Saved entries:
▬▬▬▬▬▬

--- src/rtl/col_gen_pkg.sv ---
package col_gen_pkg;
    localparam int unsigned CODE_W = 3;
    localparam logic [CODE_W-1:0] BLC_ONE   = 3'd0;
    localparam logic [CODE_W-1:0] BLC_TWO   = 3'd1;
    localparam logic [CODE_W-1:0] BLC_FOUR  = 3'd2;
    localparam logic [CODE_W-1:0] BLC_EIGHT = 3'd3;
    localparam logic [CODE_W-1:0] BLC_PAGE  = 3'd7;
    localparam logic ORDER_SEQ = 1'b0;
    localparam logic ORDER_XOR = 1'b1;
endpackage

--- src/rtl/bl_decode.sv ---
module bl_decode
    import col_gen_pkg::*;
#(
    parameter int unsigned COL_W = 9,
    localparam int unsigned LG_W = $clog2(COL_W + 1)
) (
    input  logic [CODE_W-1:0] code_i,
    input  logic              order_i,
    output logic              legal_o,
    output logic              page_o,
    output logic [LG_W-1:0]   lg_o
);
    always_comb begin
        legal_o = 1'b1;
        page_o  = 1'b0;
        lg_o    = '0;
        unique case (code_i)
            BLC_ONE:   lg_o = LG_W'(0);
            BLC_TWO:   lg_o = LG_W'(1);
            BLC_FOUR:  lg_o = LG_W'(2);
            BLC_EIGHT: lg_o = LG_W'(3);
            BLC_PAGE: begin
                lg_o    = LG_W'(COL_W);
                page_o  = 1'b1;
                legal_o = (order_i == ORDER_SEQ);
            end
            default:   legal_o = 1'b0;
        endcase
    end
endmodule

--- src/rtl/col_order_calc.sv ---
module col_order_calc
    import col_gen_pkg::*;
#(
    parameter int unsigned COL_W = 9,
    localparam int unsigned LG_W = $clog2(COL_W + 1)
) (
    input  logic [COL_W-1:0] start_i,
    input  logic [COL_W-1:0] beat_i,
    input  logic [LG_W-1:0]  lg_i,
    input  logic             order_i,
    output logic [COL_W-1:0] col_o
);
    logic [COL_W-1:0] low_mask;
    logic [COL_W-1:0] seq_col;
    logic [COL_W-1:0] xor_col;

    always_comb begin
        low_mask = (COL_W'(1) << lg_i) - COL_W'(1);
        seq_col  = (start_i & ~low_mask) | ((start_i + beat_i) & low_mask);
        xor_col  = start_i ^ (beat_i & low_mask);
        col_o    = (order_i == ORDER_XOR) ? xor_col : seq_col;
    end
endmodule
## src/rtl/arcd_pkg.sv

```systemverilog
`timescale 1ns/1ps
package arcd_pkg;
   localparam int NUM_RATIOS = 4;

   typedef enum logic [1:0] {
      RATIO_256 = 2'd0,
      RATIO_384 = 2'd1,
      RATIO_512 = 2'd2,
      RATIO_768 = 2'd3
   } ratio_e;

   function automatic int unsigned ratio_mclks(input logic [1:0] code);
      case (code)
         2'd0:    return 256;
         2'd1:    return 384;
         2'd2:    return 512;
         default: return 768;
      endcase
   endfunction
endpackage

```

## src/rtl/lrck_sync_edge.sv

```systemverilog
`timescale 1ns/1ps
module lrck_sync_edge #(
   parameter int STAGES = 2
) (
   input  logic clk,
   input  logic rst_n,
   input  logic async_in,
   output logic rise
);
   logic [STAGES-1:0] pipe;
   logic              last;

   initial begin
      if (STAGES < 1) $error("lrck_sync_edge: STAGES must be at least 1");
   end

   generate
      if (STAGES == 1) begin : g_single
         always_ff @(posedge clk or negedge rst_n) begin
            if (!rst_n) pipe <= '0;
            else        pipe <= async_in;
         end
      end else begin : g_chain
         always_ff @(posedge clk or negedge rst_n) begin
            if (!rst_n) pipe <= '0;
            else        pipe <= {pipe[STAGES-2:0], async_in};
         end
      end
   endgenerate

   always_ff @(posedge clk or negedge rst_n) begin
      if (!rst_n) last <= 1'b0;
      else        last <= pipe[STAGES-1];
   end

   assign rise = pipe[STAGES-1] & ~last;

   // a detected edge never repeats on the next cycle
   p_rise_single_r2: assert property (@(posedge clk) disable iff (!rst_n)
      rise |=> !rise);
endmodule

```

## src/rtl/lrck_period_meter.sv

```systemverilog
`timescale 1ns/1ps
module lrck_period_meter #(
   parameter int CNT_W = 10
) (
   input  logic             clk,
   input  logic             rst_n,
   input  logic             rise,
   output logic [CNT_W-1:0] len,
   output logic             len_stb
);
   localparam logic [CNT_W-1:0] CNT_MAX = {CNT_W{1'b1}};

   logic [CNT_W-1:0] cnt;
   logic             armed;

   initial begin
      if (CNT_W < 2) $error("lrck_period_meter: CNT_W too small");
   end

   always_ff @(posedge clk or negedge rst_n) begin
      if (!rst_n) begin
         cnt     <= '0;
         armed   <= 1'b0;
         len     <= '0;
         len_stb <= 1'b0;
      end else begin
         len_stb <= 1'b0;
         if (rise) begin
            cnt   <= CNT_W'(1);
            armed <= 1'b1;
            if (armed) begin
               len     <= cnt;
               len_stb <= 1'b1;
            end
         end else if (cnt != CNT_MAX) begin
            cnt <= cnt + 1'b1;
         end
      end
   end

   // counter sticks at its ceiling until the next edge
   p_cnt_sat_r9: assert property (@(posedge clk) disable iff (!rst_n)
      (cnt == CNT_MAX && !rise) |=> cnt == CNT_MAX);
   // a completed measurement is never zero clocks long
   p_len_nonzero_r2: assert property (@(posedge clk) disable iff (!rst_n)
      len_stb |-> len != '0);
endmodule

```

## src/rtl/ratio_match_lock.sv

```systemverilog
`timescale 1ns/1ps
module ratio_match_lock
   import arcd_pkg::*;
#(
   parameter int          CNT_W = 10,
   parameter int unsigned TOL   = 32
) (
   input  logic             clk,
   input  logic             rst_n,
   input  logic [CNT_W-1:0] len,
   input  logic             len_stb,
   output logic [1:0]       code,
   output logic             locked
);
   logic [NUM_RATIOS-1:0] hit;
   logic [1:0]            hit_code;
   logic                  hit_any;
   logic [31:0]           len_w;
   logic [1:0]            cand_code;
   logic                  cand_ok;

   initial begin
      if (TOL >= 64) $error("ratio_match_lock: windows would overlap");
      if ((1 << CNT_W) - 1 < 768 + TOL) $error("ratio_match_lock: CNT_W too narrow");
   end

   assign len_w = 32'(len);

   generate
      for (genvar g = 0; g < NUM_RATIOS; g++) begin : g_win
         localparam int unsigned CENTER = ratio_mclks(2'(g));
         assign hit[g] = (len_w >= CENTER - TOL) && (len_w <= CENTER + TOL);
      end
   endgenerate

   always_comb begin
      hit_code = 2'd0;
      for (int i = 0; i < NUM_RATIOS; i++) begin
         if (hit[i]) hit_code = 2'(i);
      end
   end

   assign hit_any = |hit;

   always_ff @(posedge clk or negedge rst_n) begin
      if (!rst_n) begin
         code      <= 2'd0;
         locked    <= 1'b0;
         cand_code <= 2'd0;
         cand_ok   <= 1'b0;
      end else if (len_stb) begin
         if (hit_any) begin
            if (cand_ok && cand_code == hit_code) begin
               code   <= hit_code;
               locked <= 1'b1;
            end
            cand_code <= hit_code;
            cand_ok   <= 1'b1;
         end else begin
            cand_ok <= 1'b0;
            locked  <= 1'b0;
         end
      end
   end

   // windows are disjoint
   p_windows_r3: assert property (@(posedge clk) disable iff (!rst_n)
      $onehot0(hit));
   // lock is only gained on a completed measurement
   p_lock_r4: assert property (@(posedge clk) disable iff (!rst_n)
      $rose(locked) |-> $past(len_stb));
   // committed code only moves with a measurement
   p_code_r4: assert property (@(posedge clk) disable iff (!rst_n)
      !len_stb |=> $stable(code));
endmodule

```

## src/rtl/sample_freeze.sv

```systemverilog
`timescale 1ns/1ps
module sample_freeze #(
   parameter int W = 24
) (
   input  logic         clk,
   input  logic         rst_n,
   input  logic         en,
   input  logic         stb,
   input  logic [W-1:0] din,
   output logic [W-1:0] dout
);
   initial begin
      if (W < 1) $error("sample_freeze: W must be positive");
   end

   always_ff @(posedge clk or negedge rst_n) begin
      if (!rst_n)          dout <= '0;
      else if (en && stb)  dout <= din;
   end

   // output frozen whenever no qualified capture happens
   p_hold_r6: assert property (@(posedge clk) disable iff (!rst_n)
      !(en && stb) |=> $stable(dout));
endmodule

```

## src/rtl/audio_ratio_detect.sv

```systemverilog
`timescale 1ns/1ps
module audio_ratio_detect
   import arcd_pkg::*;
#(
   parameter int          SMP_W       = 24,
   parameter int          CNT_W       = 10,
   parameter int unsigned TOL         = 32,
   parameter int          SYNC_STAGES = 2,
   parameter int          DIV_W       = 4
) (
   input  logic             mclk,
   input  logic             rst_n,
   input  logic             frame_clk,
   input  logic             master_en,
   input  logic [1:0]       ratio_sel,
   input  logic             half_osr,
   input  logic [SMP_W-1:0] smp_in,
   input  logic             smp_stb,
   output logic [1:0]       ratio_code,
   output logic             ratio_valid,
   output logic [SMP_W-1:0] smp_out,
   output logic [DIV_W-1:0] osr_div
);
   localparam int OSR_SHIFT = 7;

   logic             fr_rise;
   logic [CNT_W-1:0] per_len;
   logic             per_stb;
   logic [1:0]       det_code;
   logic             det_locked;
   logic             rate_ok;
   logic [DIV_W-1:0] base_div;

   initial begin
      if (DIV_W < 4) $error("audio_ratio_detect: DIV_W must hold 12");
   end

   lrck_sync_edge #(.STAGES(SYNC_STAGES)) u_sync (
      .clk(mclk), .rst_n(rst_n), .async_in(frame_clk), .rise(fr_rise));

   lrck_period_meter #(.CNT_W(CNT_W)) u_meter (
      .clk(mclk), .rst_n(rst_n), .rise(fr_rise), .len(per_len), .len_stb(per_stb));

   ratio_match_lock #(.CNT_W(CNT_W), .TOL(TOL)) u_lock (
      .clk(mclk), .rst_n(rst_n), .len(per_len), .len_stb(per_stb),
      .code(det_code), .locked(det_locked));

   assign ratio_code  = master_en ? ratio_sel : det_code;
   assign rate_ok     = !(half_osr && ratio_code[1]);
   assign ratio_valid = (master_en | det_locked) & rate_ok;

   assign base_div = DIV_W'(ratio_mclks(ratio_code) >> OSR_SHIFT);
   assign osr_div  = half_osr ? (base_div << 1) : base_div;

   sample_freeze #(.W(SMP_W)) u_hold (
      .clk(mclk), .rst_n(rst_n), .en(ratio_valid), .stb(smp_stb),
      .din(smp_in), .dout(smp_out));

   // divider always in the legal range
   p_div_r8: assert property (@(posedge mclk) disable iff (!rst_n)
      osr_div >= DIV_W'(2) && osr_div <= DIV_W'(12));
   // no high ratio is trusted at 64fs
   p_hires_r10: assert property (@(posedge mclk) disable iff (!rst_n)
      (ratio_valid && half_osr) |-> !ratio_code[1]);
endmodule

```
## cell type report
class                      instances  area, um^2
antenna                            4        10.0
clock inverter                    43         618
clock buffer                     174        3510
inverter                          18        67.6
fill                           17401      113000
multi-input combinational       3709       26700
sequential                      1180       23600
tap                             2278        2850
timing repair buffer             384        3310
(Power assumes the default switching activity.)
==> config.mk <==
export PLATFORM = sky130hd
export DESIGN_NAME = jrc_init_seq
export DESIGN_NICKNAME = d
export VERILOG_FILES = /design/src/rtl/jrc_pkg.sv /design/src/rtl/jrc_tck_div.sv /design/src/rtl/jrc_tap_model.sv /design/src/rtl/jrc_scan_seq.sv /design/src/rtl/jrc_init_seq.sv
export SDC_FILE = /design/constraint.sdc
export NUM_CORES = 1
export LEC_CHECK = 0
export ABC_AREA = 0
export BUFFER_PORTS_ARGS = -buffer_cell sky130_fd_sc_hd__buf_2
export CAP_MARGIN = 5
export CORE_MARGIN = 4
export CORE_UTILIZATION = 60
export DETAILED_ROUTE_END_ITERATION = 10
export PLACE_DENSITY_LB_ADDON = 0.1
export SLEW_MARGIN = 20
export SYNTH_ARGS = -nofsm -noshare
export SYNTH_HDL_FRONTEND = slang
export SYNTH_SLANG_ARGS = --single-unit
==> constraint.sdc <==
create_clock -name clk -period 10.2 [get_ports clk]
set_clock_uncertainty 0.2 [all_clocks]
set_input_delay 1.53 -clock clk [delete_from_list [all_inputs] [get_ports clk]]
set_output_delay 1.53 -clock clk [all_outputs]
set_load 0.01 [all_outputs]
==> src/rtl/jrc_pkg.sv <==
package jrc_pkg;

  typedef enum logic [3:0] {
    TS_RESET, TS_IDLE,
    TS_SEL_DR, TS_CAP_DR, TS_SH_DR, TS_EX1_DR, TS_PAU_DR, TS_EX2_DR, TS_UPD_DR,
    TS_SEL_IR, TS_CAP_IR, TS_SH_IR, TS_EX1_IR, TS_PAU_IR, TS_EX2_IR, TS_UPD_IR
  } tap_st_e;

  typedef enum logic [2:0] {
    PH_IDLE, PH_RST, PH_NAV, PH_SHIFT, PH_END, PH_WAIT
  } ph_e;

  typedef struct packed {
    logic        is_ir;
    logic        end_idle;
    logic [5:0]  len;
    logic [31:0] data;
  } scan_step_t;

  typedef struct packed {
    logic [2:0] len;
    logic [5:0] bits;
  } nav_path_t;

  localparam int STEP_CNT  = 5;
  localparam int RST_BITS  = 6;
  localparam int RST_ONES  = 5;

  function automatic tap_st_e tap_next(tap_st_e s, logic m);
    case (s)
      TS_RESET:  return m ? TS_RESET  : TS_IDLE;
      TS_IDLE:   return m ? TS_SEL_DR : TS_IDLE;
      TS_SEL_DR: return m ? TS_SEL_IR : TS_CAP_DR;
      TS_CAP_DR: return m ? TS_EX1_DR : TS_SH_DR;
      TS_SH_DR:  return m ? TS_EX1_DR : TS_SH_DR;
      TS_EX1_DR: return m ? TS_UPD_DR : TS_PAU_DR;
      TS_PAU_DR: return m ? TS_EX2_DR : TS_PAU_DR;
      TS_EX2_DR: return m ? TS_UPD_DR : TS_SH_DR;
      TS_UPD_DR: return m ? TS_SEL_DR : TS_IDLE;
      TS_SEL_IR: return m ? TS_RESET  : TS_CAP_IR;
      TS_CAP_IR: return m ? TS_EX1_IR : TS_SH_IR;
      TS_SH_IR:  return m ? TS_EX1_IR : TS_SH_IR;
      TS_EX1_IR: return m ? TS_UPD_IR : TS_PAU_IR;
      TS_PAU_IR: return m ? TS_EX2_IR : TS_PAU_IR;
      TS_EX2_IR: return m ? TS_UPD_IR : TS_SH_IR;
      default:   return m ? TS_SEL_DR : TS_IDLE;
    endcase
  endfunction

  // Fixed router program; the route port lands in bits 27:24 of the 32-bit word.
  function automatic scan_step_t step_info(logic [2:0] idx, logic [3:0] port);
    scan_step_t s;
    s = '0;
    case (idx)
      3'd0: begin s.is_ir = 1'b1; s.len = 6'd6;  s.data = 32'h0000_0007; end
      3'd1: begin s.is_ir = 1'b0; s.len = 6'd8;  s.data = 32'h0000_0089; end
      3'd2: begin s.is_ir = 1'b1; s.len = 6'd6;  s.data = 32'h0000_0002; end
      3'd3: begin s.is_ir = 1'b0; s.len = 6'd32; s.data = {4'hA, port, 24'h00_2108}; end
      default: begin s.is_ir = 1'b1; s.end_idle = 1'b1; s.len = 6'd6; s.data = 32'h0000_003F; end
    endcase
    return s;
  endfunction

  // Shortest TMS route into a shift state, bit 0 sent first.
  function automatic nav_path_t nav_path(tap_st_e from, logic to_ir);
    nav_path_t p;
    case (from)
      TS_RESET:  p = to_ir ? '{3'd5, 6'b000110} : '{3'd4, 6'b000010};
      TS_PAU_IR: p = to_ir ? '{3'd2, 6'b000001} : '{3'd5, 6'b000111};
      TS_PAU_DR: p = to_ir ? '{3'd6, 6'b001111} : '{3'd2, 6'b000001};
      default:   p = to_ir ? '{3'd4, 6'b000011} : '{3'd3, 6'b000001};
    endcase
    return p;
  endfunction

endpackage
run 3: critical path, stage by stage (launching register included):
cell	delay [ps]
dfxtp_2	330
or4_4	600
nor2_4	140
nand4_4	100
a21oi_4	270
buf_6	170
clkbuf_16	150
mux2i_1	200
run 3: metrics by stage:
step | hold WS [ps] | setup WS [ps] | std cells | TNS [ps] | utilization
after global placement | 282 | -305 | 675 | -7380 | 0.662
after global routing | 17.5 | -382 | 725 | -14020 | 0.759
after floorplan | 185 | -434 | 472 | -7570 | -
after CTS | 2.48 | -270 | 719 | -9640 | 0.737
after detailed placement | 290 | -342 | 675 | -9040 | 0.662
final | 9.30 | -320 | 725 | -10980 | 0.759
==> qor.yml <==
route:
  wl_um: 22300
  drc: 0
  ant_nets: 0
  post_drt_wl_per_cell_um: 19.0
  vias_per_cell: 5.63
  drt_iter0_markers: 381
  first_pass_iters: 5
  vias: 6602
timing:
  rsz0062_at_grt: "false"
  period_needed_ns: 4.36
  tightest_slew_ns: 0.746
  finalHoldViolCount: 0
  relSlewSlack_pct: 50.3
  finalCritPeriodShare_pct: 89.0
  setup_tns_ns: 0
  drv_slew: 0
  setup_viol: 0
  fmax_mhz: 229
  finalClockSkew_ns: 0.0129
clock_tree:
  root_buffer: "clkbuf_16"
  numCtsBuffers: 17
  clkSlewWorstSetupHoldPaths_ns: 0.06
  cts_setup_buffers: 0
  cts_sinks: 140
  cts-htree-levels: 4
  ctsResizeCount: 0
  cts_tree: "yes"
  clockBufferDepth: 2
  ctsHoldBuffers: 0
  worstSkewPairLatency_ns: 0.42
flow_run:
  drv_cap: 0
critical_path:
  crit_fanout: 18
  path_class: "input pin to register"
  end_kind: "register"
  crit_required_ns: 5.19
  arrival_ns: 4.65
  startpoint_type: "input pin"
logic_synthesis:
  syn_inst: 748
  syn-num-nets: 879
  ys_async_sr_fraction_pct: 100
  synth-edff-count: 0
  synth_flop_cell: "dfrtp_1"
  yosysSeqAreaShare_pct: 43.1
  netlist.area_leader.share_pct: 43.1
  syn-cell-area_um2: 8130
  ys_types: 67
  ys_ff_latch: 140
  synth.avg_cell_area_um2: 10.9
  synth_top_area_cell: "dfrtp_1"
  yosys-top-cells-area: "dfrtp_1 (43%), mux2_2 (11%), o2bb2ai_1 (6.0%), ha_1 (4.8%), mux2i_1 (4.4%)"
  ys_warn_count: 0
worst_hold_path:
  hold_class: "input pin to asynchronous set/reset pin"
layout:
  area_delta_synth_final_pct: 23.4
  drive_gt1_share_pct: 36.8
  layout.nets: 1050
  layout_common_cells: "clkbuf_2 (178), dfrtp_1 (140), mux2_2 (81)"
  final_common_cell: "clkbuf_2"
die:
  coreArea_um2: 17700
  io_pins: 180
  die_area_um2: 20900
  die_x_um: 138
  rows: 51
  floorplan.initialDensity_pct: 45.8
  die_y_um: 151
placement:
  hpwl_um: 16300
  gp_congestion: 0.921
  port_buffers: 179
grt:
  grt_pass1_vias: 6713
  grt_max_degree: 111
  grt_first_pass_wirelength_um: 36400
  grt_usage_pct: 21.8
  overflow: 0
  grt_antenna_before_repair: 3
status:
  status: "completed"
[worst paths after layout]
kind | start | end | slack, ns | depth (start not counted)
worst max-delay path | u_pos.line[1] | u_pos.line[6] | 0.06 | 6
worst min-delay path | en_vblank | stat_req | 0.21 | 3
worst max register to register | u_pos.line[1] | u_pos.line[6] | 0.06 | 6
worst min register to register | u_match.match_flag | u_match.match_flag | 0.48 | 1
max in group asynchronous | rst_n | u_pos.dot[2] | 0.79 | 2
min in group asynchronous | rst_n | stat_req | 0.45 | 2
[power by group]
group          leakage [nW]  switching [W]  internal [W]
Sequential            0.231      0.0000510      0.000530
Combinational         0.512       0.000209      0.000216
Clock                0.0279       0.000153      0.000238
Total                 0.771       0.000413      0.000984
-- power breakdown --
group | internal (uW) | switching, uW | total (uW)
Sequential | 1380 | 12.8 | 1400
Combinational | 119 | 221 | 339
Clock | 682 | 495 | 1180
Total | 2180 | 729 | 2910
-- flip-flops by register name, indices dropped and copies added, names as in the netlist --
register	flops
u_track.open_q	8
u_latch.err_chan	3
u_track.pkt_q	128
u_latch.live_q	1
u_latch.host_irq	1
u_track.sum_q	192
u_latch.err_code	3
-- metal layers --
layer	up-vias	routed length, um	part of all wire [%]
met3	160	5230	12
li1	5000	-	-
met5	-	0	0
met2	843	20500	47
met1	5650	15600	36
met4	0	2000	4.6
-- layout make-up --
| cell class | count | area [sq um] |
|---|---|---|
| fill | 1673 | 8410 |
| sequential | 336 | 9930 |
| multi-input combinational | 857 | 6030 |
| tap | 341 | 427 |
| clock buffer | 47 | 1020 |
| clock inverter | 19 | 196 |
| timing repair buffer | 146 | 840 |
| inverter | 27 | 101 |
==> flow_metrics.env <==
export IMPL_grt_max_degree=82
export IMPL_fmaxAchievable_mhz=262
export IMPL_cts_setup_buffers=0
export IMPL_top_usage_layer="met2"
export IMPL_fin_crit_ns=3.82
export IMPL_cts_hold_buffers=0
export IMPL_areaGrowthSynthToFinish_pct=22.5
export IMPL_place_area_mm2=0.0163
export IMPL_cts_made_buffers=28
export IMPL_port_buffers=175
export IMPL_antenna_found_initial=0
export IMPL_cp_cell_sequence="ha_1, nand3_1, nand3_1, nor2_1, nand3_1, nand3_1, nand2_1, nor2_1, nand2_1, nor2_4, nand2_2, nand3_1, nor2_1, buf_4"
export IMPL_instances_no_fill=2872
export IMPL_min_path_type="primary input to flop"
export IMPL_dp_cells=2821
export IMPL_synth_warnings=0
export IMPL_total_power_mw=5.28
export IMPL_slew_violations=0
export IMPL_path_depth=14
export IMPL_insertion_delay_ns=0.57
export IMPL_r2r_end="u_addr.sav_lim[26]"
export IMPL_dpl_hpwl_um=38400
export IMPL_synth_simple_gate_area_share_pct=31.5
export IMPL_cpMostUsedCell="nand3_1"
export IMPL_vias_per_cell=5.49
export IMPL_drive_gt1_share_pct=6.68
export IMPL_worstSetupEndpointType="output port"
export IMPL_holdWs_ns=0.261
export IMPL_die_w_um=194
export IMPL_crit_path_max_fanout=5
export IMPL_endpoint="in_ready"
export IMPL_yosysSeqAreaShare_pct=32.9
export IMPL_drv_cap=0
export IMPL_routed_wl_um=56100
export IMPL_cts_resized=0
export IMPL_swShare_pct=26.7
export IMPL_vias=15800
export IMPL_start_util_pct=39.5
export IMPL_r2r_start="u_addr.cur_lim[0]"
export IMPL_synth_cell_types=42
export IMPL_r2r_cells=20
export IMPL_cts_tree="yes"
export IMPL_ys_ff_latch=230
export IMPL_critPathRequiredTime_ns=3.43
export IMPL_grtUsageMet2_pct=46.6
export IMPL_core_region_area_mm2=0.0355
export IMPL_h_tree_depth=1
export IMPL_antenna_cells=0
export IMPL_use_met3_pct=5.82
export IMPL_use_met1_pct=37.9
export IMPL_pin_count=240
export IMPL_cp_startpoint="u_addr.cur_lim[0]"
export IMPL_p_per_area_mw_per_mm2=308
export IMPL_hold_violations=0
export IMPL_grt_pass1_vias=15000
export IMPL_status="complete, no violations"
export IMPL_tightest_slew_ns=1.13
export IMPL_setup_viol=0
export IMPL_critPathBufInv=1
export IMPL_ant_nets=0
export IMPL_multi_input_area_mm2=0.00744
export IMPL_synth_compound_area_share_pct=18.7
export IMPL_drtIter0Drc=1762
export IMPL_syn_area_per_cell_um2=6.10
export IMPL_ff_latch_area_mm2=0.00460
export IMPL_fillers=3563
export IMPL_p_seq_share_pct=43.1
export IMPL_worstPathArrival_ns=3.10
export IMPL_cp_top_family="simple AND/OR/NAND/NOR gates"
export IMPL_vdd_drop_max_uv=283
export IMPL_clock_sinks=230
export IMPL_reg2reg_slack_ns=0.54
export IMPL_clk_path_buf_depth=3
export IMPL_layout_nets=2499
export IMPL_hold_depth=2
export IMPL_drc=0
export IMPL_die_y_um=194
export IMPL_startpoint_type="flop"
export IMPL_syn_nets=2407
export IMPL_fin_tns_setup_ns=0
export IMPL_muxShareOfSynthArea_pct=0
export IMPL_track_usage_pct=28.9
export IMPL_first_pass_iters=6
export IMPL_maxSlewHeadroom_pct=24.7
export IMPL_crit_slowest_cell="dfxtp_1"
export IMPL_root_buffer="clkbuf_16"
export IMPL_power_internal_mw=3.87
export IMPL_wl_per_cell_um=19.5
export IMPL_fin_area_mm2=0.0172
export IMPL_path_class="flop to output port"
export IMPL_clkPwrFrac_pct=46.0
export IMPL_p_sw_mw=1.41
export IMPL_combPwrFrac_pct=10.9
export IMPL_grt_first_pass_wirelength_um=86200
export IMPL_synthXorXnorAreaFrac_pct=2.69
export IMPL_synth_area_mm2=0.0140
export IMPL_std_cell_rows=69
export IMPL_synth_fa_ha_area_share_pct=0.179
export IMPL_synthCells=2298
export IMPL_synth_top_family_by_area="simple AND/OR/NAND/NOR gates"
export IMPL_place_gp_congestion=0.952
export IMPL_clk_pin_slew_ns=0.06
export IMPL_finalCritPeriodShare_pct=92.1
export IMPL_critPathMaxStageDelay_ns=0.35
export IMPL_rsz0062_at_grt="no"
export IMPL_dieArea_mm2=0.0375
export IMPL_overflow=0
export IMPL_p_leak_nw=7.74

▬▬▬▬▬▬

- Task to carry out:
Please return only the lines above, starting at the line that has "ys_types: 67" and ending at the line that has "layout.nets: 1050", keeping both and leaving each one unchanged.

- Response to the task:
  ys_types: 67
  ys_ff_latch: 140
  synth.avg_cell_area_um2: 10.9
  synth_top_area_cell: "dfrtp_1"
  yosys-top-cells-area: "dfrtp_1 (43%), mux2_2 (11%), o2bb2ai_1 (6.0%), ha_1 (4.8%), mux2i_1 (4.4%)"
  ys_warn_count: 0
worst_hold_path:
  hold_class: "input pin to asynchronous set/reset pin"
layout:
  area_delta_synth_final_pct: 23.4
  drive_gt1_share_pct: 36.8
  layout.nets: 1050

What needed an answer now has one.